By Janet Olson, Archivist
See Part 1 and Part 2 in this series for the beginning of the story.
The Evanston College for Ladies (ECL), founded by the Women’s Education Association (WEA) and led by President Frances Willard, opened in September 1871, with 236 students. Of these, 37 were following a “collegiate” track, taking courses at Northwestern University, per the agreement between the WEA and Northwestern. However, the ECL and its president were soon faced with circumstances that changed the future of coeducation in Evanston, and of Willard’s role.
The Great Chicago Fire began on October 9, 1871, just one month after the ECL opened, and three months after Willard’s triumphal Women’s Fourth of July event that raised $30,000 in pledges for the ECL’s new building. Along with the homes and businesses that went up in smoke during the fire, so did the fortunes of the men who had pledged funds to the ECL.
Now short of money, the WEA spent the next two years scrambling to meet Evanston’s five-year deadline for construction of the ECL’s building on the plot of land the town had donated. Fundraising – through lectures, pamphlets, and letter-writing – was unproductive, with so many funders bankrupted and so many other institutions also seeking funds to rebuild after the Fire.
Still, the ECL attracted students and faculty. However, the WEA reluctantly reached the conclusion that an official merger with Northwestern was the only way to keep the ECL alive. The Evanston College for Ladies held its first – and last – commencement in June 1872, after just two full years of operation.[1]
Negotiations between the WEA and Northwestern began in the spring of 1873. On June 25, 1873, the WEA voted to adopt a consolidation with Northwestern University, on the following terms:
- The ECL would become a Department of the University, and be renamed the Woman’s College of Northwestern
- Northwestern would complete the construction of the Woman’s College building
- A Dean of Women would be appointed to supervise the women students
- At least five women would be appointed to serve on Northwestern’s Board of Trustees
- ECL faculty would be given preference for positions at the Woman’s College
With this agreement, the Evanston College for Ladies became the Woman’s College of Northwestern University, and the WEA was dissolved.[2]
Five women were added to Northwestern’s Board of Trustees: Elizabeth Greenleaf, Elizabeth Huntington Miller, Kate Queal, Mary Bannister Willard, and Jenny Fowler Willing.
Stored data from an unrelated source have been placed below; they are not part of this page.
[src/common/acm_regs.svh]
/*
 * Register indices, field positions, reset values and divider counts of the
 * counter array. Assumes the byte address on the bus is four times an index.
 */
`ifndef ACM_REGS_SVH
`define ACM_REGS_SVH

`define ACM_IDX_IRQ_MASK    8'hD7
`define ACM_IDX_FLAGS       8'hD8
`define ACM_IDX_ARRAY_MODE  8'hD9
`define ACM_IDX_MODE0       8'hDA
`define ACM_IDX_MODE1       8'hDB
`define ACM_IDX_MODE2       8'hDC
`define ACM_IDX_CYCLE_LEN   8'hDF
`define ACM_IDX_CNT_LO      8'hF9
`define ACM_IDX_CNT_HI      8'hFA
`define ACM_IDX_CC_LO0      8'hFB
`define ACM_IDX_CC_HI0      8'hFC
`define ACM_IDX_CC_LO1      8'hE9
`define ACM_IDX_CC_HI1      8'hEA
`define ACM_IDX_CC_LO2      8'hEB
`define ACM_IDX_CC_HI2      8'hEC

`define ACM_BIT_WIDE_PWM    7
`define ACM_BIT_CMP_EN      6
`define ACM_BIT_RISE_CAP    5
`define ACM_BIT_FALL_CAP    4
`define ACM_BIT_MATCH_FLAG  3
`define ACM_BIT_TOGGLE      2
`define ACM_BIT_PWM         1
`define ACM_BIT_IRQ_MASK    0

`define ACM_BIT_WDT_EN      6
`define ACM_TB_MSB          3
`define ACM_TB_LSB          1
`define ACM_WDT_MODULE      2

`define ACM_RST_MODE        8'h00
`define ACM_RST_BYTE        8'h00
`define ACM_RST_WORD        16'h0000
`define ACM_RST_TIMEBASE    3'h0
`define ACM_RST_WDT_EN      1'b1

`define ACM_TB_DIV12        3'h0
`define ACM_TB_DIV4         3'h1
`define ACM_TB_TIMER0       3'h2
`define ACM_TB_EXT_FALL     3'h3
`define ACM_TB_SYSCLK       3'h4
`define ACM_TB_EXT_DIV8     3'h5
`define ACM_TB_RTC_DIV8     3'h6

`define ACM_DIV12_LAST      4'hB
`define ACM_DIV4_LAST       2'h3
`define ACM_DIV8_LAST       3'h7
`define ACM_PWM_MAX_MASK    16'h07FF
`define ACM_CLSEL_MAX       2'h3

`endif

[src/common/acm_pkg.sv]
/*
 * Types of the counter array block.
 * Assumes acm_regs.svh supplies the numeric constants.
 */
package acm_pkg;
	typedef enum logic [1:0] {
		ACM_BUS_IDLE = 2'b01,
		ACM_BUS_ACK  = 2'b10
	} acm_bus_t;
	typedef logic [7:0]  acm_byte_t;
	typedef logic [15:0] acm_word_t;
endpackage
The Chicago Evening Mail reported: “thus the Northwestern University becomes the first institution in the world to inaugurate the co-representation of the sexes in the government of colleges.”
For one dollar, the WEA sold Northwestern the partially built ECL building. Northwestern /completed the construction, and women students were finally able to move in by the winter term of 1874.[3]
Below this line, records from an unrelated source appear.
File: src/design/tefs_defines.svh
/*
 * Offsets, field positions, reset values and timing counts of the event,
 * fault and status block. Assumes inclusion by bare name, once or more.
 */
`ifndef TEFS_DEFINES_SVH
`define TEFS_DEFINES_SVH

// Register indices; the byte address is four times the index.
`define TEFS_IDX_EVA      8'h08
`define TEFS_IDX_EVB      8'h09
`define TEFS_IDX_IEN      8'h0C
`define TEFS_IDX_FLG      8'h0D
`define TEFS_IDX_STA      8'h0E
`define TEFS_IDX_FMA      8'h10
`define TEFS_IDX_CMD      8'h18
`define TEFS_IDX_CTL      8'h19
`define TEFS_IDX_CMPBH    8'h1A

// Event control fields.
`define TEFS_EV_CFG_HI    7
`define TEFS_EV_CFG_LO    6
`define TEFS_EV_POL       4
`define TEFS_EV_ACT       2
`define TEFS_EV_TRIG      0
`define TEFS_EV_MASK      8'hD5

// Interrupt enable and flag bits.
`define TEFS_IRQ_TRB      3
`define TEFS_IRQ_TRA      2
`define TEFS_IRQ_OVF      0
`define TEFS_IRQ_MASK     8'h0D

// Status bits.
`define TEFS_ST_ACTB      7
`define TEFS_ST_ACTA      6
`define TEFS_ST_COMMAND_READY    1
`define TEFS_ST_ENABLE_READY     0

// Command strobe bits.
`define TEFS_CMD_LDEOC    0
`define TEFS_CMD_LDNOW    1
`define TEFS_CMD_RST      2
`define TEFS_CMD_CAPA     3
`define TEFS_CMD_CAPB     4
`define TEFS_CMD_DISABLE_AT_CYCLE_END_STROBE   7

// Control bits.
`define TEFS_CTL_EN       0
`define TEFS_CTL_AUTO     1
`define TEFS_CTL_RUN_DURING_BREAK   2

`define TEFS_FMA_MASK     8'h0F
`define TEFS_RST_VAL      8'h00

// Filter run length and the crossing latency into the timer domain.
`define TEFS_FILT_LEN     4
`define TEFS_SYNC_LAT     3'h3

`endif

File: src/design/tefs_pkg.sv
/*
 * Types of the event, fault and status block.
 * Assumes nothing of its surroundings.
 */
package tefs_pkg;

    typedef enum logic [1:0] {
        TEFS_CFG_NONE,
        TEFS_CFG_FILTER,
        TEFS_CFG_ASYNC,
        TEFS_CFG_RESERVED
    } tefs_cfg_e;

    typedef enum logic [3:0] {
        TEFS_FM_NONE,
        TEFS_FM_JUMP_OPPOSITE_AND_HOLD,
        TEFS_FM_RUN_OPPOSITE_AND_HOLD,
        TEFS_FM_RUN_OPPOSITE_WHILE_FAULTED,
        TEFS_FM_ALL_OFF_KEEP_PERIOD,
        TEFS_FM_ALL_OFF_RUN_DEADTIME,
        TEFS_FM_ALL_OFF_JUMP_AND_HOLD,
        TEFS_FM_ALL_OFF_AWAIT_SOFTWARE,
        TEFS_FM_EDGE_STOP_NEXT_CYCLE,
        TEFS_FM_EDGE_STOP_KEEP_PERIOD,
        TEFS_FM_LEVEL_STOP_KEEP_PERIOD
    } tefs_fmode_e;

    // Decoded fault response: stop one, stop all, jump, hold, keep period.
    typedef logic [4:0] tefs_resp_t;

endpackage

File: src/design/tefs_event_fault_status.sv
/*
 * Event inputs, fault and capture qualification, interrupt flags and
 * synchronisation status of a control timer, as an APB slave.
 * Assumes event pins are asynchronous, waveform and cycle-end signals come
 * from timer logic on pclk, and the counter itself lives elsewhere.
 */
// What this block does
// - Filtered input changes only after four equal consecutive samples.
// - Filtered capture occurs four cycles after the unfiltered capture would.
// - Async option drives the fault output straight from the pin.
// - Config field 7:6: 0 plain, 1 filter, 2 asynchronous.
// - Polarity bit 4: 0 falling/low active, 1 rising/high active.
// - Action bit 2: 0 fault only, 1 fault and capture.
// - Bit 0 enables event as trigger; first register A, second B.
// - Enable bits 3 and 2 gate trigger B and trigger A requests.
// - Enable bit 0 gates the cycle-end interrupt request.
// - Trigger flags set on trigger or capture of their input.
// - Cycle-end flag bit 0 sets at every timer cycle end.
// - Writing one clears a flag; writing zero leaves it.
// - Activity bits 7 and 6 set on any level change of B and A.
// - Command-ready rises after sync; cleared by a command strobe in bits 4:0 or auto-load.
// - Enable-ready rises after sync; cleared by enable write, disable strobe, break.
// - Fault modes 0 to 3: none, or stop output on opposite cycle variants.
// - Fault modes 4 to 7 stop all outputs with their continuation.
// - Modes 8, 9, 10: edge jump, edge keep period, level keep period.
// - Command strobes act only while no command sync is pending.
// - Enable and disable strobe change only while no enable sync runs.
`timescale 1ns/10ps
`default_nettype none
`include "tefs_defines.svh"

module tefs_event_fault_status
    import tefs_pkg::*;
(
    input  wire logic       pclk,            // APB and timer clock, 20 MHz
    input  wire logic       presetn,         // Asynchronous reset, active low
    input  wire logic       psel,            // APB select
    input  wire logic       penable,         // APB access phase
    input  wire logic       pwrite,          // APB direction, high is write
    input  wire logic [9:0] paddr,           // APB byte address
    input  wire logic [31:0] pwdata,         // APB write data
    output logic      [31:0] prdata,         // APB read data
    output logic            pready,          // APB ready
    output logic            pslverr,         // APB error on unmapped address
    input  wire logic       event_a_in,      // Event input A, asynchronous
    input  wire logic       event_b_in,      // Event input B, asynchronous
    input  wire logic       waveform_output_a, // Waveform A from timer logic
    input  wire logic       waveform_output_b, // Waveform B from timer logic
    input  wire logic       cycle_end,       // End-of-cycle pulse from counter
    input  wire logic       debug_break,     // Debugger halt level
    output logic            async_fault_a,   // Unclocked fault path A
    output logic            async_fault_b,   // Unclocked fault path B
    output logic            fault_a,         // Qualified fault level A
    output logic            fault_b,         // Qualified fault level B
    output logic            capture_a,       // Capture pulse A
    output logic            capture_b,       // Capture pulse B
    output logic [3:0]      fault_response_mode, // Fault mode of input A
    output tefs_resp_t      fault_response,  // Decoded fault response of A
    output logic            trigger_input_a_irq, // Trigger A request
    output logic            trigger_input_b_irq, // Trigger B request
    output logic            cycle_end_irq,   // Cycle-end request
    output logic            load_eoc_cmd,    // Load at cycle end, pulse
    output logic            load_now_cmd,    // Immediate load, pulse
    output logic            restart_cmd,     // Counter restart, pulse
    output logic            soft_capture_a_cmd, // Software capture A, pulse
    output logic            soft_capture_b_cmd, // Software capture B, pulse
    output logic            timer_enable     // Synchronised enable level
);

    function automatic tefs_resp_t fm_decode(input logic [3:0] m);
        return {m inside {4'h4, 4'h9, 4'hA}, m inside {4'h1, 4'h2, 4'h6, 4'h7},
                m inside {4'h1, 4'h6, 4'h8}, m inside {[4'h4:4'h7]},
                m inside {[4'h1:4'h3], [4'h8:4'hA]}};
    endfunction

    // Event path: 2-FF sync, optional run-length filter, polarity, edge.
    logic [7:0] eva_q, evb_q, ien_q, flg_q, fma_q, ctl_q;
    logic       acta_q, actb_q;
    logic [1:0] sa_q, sb_q;
    logic [2:0] ha_q, hb_q;
    logic       fa_q, fb_q, pa_q, pb_q;
    logic       wa_q, wb_q;

    always_ff @(posedge pclk or negedge presetn) begin
        if (!presetn) begin
            sa_q <= 2'h0;
            sb_q <= 2'h0;
            ha_q <= 3'h0;
            hb_q <= 3'h0;
        end else begin
            sa_q <= {sa_q[0], event_a_in};
            sb_q <= {sb_q[0], event_b_in};
            ha_q <= {ha_q[1:0], sa_q[1]};
            hb_q <= {hb_q[1:0], sb_q[1]};
        end
    end

    wire tefs_cfg_e cfg_a = tefs_cfg_e'(eva_q[`TEFS_EV_CFG_HI:`TEFS_EV_CFG_LO]);
    wire tefs_cfg_e cfg_b = tefs_cfg_e'(evb_q[`TEFS_EV_CFG_HI:`TEFS_EV_CFG_LO]);
    wire run_a = (ha_q == {3{sa_q[1]}});
    wire run_b = (hb_q == {3{sb_q[1]}});
    // Code 3 falls through to the plain path, as does code 0.
    wire sel_a = (cfg_a == TEFS_CFG_FILTER) ? fa_q : sa_q[1];
    wire sel_b = (cfg_b == TEFS_CFG_FILTER) ? fb_q : sb_q[1];
    wire act_lvl_a = (sel_a == eva_q[`TEFS_EV_POL]);
    wire act_lvl_b = (sel_b == evb_q[`TEFS_EV_POL]);
    wire edge_a = (sel_a != pa_q) && act_lvl_a;
    wire edge_b = (sel_b != pb_q) && act_lvl_b;
    wire trg_a = eva_q[`TEFS_EV_TRIG] && edge_a;
    wire trg_b = evb_q[`TEFS_EV_TRIG] && edge_b;
    wire cap_a = trg_a && eva_q[`TEFS_EV_ACT];
    wire cap_b = trg_b && evb_q[`TEFS_EV_ACT];

    always_ff @(posedge pclk or negedge presetn) begin
        if (!presetn) begin
            fa_q <= 1'b0;
            fb_q <= 1'b0;
            pa_q <= 1'b0;
            pb_q <= 1'b0;
        end else begin
            // Unfiltered edges are seen on the synchroniser output at once,
            // so the filter adds exactly its run length of delay.
            if (run_a) fa_q <= sa_q[1];
            if (run_b) fb_q <= sb_q[1];
            pa_q <= sel_a;
            pb_q <= sel_b;
        end
    end

    // The async path is deliberately combinational from the pin: it must
    // act on the outputs even with the clock stopped, at the cost of noise.
    assign async_fault_a = (cfg_a == TEFS_CFG_ASYNC) && eva_q[`TEFS_EV_TRIG]
                           && (event_a_in == eva_q[`TEFS_EV_POL]);
    assign async_fault_b = (cfg_b == TEFS_CFG_ASYNC) && evb_q[`TEFS_EV_TRIG]
                           && (event_b_in == evb_q[`TEFS_EV_POL]);

    // APB: one wait state, so every answer comes from a flip-flop.
    wire        acc   = psel && penable;
    wire        fire  = acc && pready;
    wire [7:0]  idx   = paddr[9:2];
    wire        wr    = fire && pwrite;
    wire [7:0]  wd    = pwdata[7:0];
    wire        hit   = (idx == `TEFS_IDX_EVA) || (idx == `TEFS_IDX_EVB) ||
                        (idx == `TEFS_IDX_IEN) || (idx == `TEFS_IDX_FLG) ||
                        (idx == `TEFS_IDX_STA) || (idx == `TEFS_IDX_FMA) ||
                        (idx == `TEFS_IDX_CMD) || (idx == `TEFS_IDX_CTL) ||
                        (idx == `TEFS_IDX_CMPBH);
    wire        w_eva = wr && (idx == `TEFS_IDX_EVA);
    wire        w_evb = wr && (idx == `TEFS_IDX_EVB);
    wire        w_ien = wr && (idx == `TEFS_IDX_IEN);
    wire        w_flg = wr && (idx == `TEFS_IDX_FLG);
    wire        w_sta = wr && (idx == `TEFS_IDX_STA);
    wire        w_fma = wr && (idx == `TEFS_IDX_FMA);
    wire        w_cmd = wr && (idx == `TEFS_IDX_CMD);
    wire        w_ctl = wr && (idx == `TEFS_IDX_CTL);
    wire        w_cbh = wr && (idx == `TEFS_IDX_CMPBH);

    // Command and enable crossings into the timer domain.
    logic [2:0] ccnt_q, ecnt_q;
    logic [4:0] cpend_q;
    logic       en_val_q, dis_pend_q, brk_q;
    wire        cmd_idle = (ccnt_q == 3'h0);
    wire        en_idle  = (ecnt_q == 3'h0) && !dis_pend_q;
    wire        cmd_take = (w_cmd && (wd[4:0] != 5'h00) ||
                            (w_cbh && ctl_q[`TEFS_CTL_AUTO])) && cmd_idle;
    wire        en_take  = w_ctl && en_idle;
    wire        dis_take = w_cmd && wd[`TEFS_CMD_DISABLE_AT_CYCLE_END_STROBE] && en_idle;
    wire        brk_hit  = debug_break && !brk_q && !ctl_q[`TEFS_CTL_RUN_DURING_BREAK];
    wire [2:0]  ccnt_m1  = ccnt_q - 3'h1;
    wire [2:0]  ecnt_m1  = ecnt_q - 3'h1;
    wire        cdone    = (ccnt_q == 3'h1);
    wire        edone    = (ecnt_q == 3'h1);

    always_ff @(posedge pclk or negedge presetn) begin
        if (!presetn) begin
            ccnt_q  <= `TEFS_SYNC_LAT;
            cpend_q <= 5'h00;
        end else if (cmd_take) begin
            ccnt_q  <= `TEFS_SYNC_LAT;
            cpend_q <= w_cmd ? wd[4:0] : 5'h01;
        end else if (ccnt_q != 3'h0) begin
            ccnt_q  <= ccnt_m1;
            if (cdone) cpend_q <= 5'h00;
        end
    end

    always_ff @(posedge pclk or negedge presetn) begin
        if (!presetn) begin
            ecnt_q     <= `TEFS_SYNC_LAT;
            en_val_q   <= 1'b0;
            dis_pend_q <= 1'b0;
            brk_q      <= 1'b0;
        end else begin
            brk_q <= debug_break;
            if (brk_hit) begin
                ecnt_q   <= `TEFS_SYNC_LAT;
                en_val_q <= 1'b0;
            end else if (en_take) begin
                ecnt_q   <= `TEFS_SYNC_LAT;
                en_val_q <= wd[`TEFS_CTL_EN];
            end else if (ecnt_q != 3'h0) begin
                ecnt_q <= ecnt_m1;
            end
            // Enable-ready stays low until the cycle end really disables.
            if (dis_take) dis_pend_q <= 1'b1;
            else if (cycle_end) dis_pend_q <= 1'b0;
        end
    end

    always_ff @(posedge pclk or negedge presetn) begin
        if (!presetn) begin
            timer_enable       <= 1'b0;
            load_eoc_cmd       <= 1'b0;
            load_now_cmd       <= 1'b0;
            restart_cmd        <= 1'b0;
            soft_capture_a_cmd <= 1'b0;
            soft_capture_b_cmd <= 1'b0;
        end else begin
            if (dis_pend_q && cycle_end) timer_enable <= 1'b0;
            else if (edone) timer_enable <= en_val_q;
            load_eoc_cmd       <= cdone && cpend_q[`TEFS_CMD_LDEOC];
            load_now_cmd       <= cdone && cpend_q[`TEFS_CMD_LDNOW];
            restart_cmd        <= cdone && cpend_q[`TEFS_CMD_RST];
            soft_capture_a_cmd <= cdone && cpend_q[`TEFS_CMD_CAPA];
            soft_capture_b_cmd <= cdone && cpend_q[`TEFS_CMD_CAPB];
        end
    end

    // Configuration registers.
    always_ff @(posedge pclk or negedge presetn) begin
        if (!presetn) begin
            eva_q <= `TEFS_RST_VAL;
            evb_q <= `TEFS_RST_VAL;
            ien_q <= `TEFS_RST_VAL;
            fma_q <= `TEFS_RST_VAL;
            ctl_q <= `TEFS_RST_VAL;
        end else begin
            if (w_eva) eva_q <= wd & `TEFS_EV_MASK;
            if (w_evb) evb_q <= wd & `TEFS_EV_MASK;
            if (w_ien) ien_q <= wd & `TEFS_IRQ_MASK;
            if (w_fma) fma_q <= wd & `TEFS_FMA_MASK;
            if (w_ctl) begin
                ctl_q[7:1] <= {5'h00, wd[`TEFS_CTL_RUN_DURING_BREAK], wd[`TEFS_CTL_AUTO]};
                if (en_take) ctl_q[`TEFS_CTL_EN] <= wd[`TEFS_CTL_EN];
            end
        end
    end

    // Flags: a hardware set in the same cycle as a clear wins.
    wire [7:0] flg_set = {4'h0, trg_b || cap_b, trg_a || cap_a, 1'b0,
                          cycle_end};
    wire [7:0] flg_clr = w_flg ? (wd & `TEFS_IRQ_MASK) : 8'h00;
    wire       tog_a   = waveform_output_a != wa_q;
    wire       tog_b   = waveform_output_b != wb_q;

    always_ff @(posedge pclk or negedge presetn) begin
        if (!presetn) begin
            flg_q  <= `TEFS_RST_VAL;
            acta_q <= 1'b0;
            actb_q <= 1'b0;
            wa_q   <= 1'b0;
            wb_q   <= 1'b0;
        end else begin
            flg_q  <= (flg_q & ~flg_clr) | flg_set;
            wa_q   <= waveform_output_a;
            wb_q   <= waveform_output_b;
            acta_q <= tog_a || (acta_q && !(w_sta && wd[`TEFS_ST_ACTA]));
            actb_q <= tog_b || (actb_q && !(w_sta && wd[`TEFS_ST_ACTB]));
        end
    end

    wire [7:0] sta = {actb_q, acta_q, 4'h0, cmd_idle, en_idle};
    wire [7:0] rmux = (idx == `TEFS_IDX_EVA) ? eva_q :
                      (idx == `TEFS_IDX_EVB) ? evb_q :
                      (idx == `TEFS_IDX_IEN) ? ien_q :
                      (idx == `TEFS_IDX_FLG) ? flg_q :
                      (idx == `TEFS_IDX_STA) ? sta   :
                      (idx == `TEFS_IDX_FMA) ? fma_q :
                      (idx == `TEFS_IDX_CTL) ? ctl_q : 8'h00;

    always_ff @(posedge pclk or negedge presetn) begin
        if (!presetn) begin
            pready  <= 1'b0;
            prdata  <= 32'h00000000;
            pslverr <= 1'b0;
        end else begin
            pready  <= acc && !pready;
            prdata  <= (acc && !pready && !pwrite) ? {24'h000000, rmux} : 32'h00000000;
            pslverr <= acc && !pready && !hit;
        end
    end

    // Registered event outputs and interrupt requests.
    always_ff @(posedge pclk or negedge presetn) begin
        if (!presetn) begin
            fault_a             <= 1'b0;
            fault_b             <= 1'b0;
            capture_a           <= 1'b0;
            capture_b           <= 1'b0;
            fault_response_mode <= 4'h0;
            fault_response      <= '0;
            trigger_input_a_irq <= 1'b0;
            trigger_input_b_irq <= 1'b0;
            cycle_end_irq       <= 1'b0;
        end else begin
            fault_a   <= eva_q[`TEFS_EV_TRIG] && act_lvl_a;
            fault_b   <= evb_q[`TEFS_EV_TRIG] && act_lvl_b;
            capture_a <= cap_a;
            capture_b <= cap_b;
            fault_response_mode <= fma_q[3:0];
            fault_response      <= fm_decode(fma_q[3:0]);
            trigger_input_a_irq <= flg_q[`TEFS_IRQ_TRA] && ien_q[`TEFS_IRQ_TRA];
            trigger_input_b_irq <= flg_q[`TEFS_IRQ_TRB] && ien_q[`TEFS_IRQ_TRB];
            cycle_end_irq <= flg_q[`TEFS_IRQ_OVF] && ien_q[`TEFS_IRQ_OVF];
        end
    end

endmodule
`default_nettype wire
The Northwestern catalog for 1873-74 stated that “Ladies are admitted to the College of Literature and Science, and to the College of Literature and Art [the Woman’s College]; and to the Faculties and to the Board of trustees.”[4]
Most important for our story, the separation of the schools’ administrative units ended, and Frances Willard, no longer the president of a woman’s college, was elected the first Dean of Women at co-educational Northwestern University, at an annual salary of $1,800. She was also elected Professor of Aesthetics, a full professorship – a very rare honor for a woman, at that time and well into the twentieth century.
In September, Dean Willard received a letter of congratulations on her appointment from Erastus O. Haven, the Northwestern president who brought coeducation to the University in 1869, and who had continued to be a friend and supporter to Willard after he left Northwestern in 1872. The letter was significantly addressed to “Professor Willard.”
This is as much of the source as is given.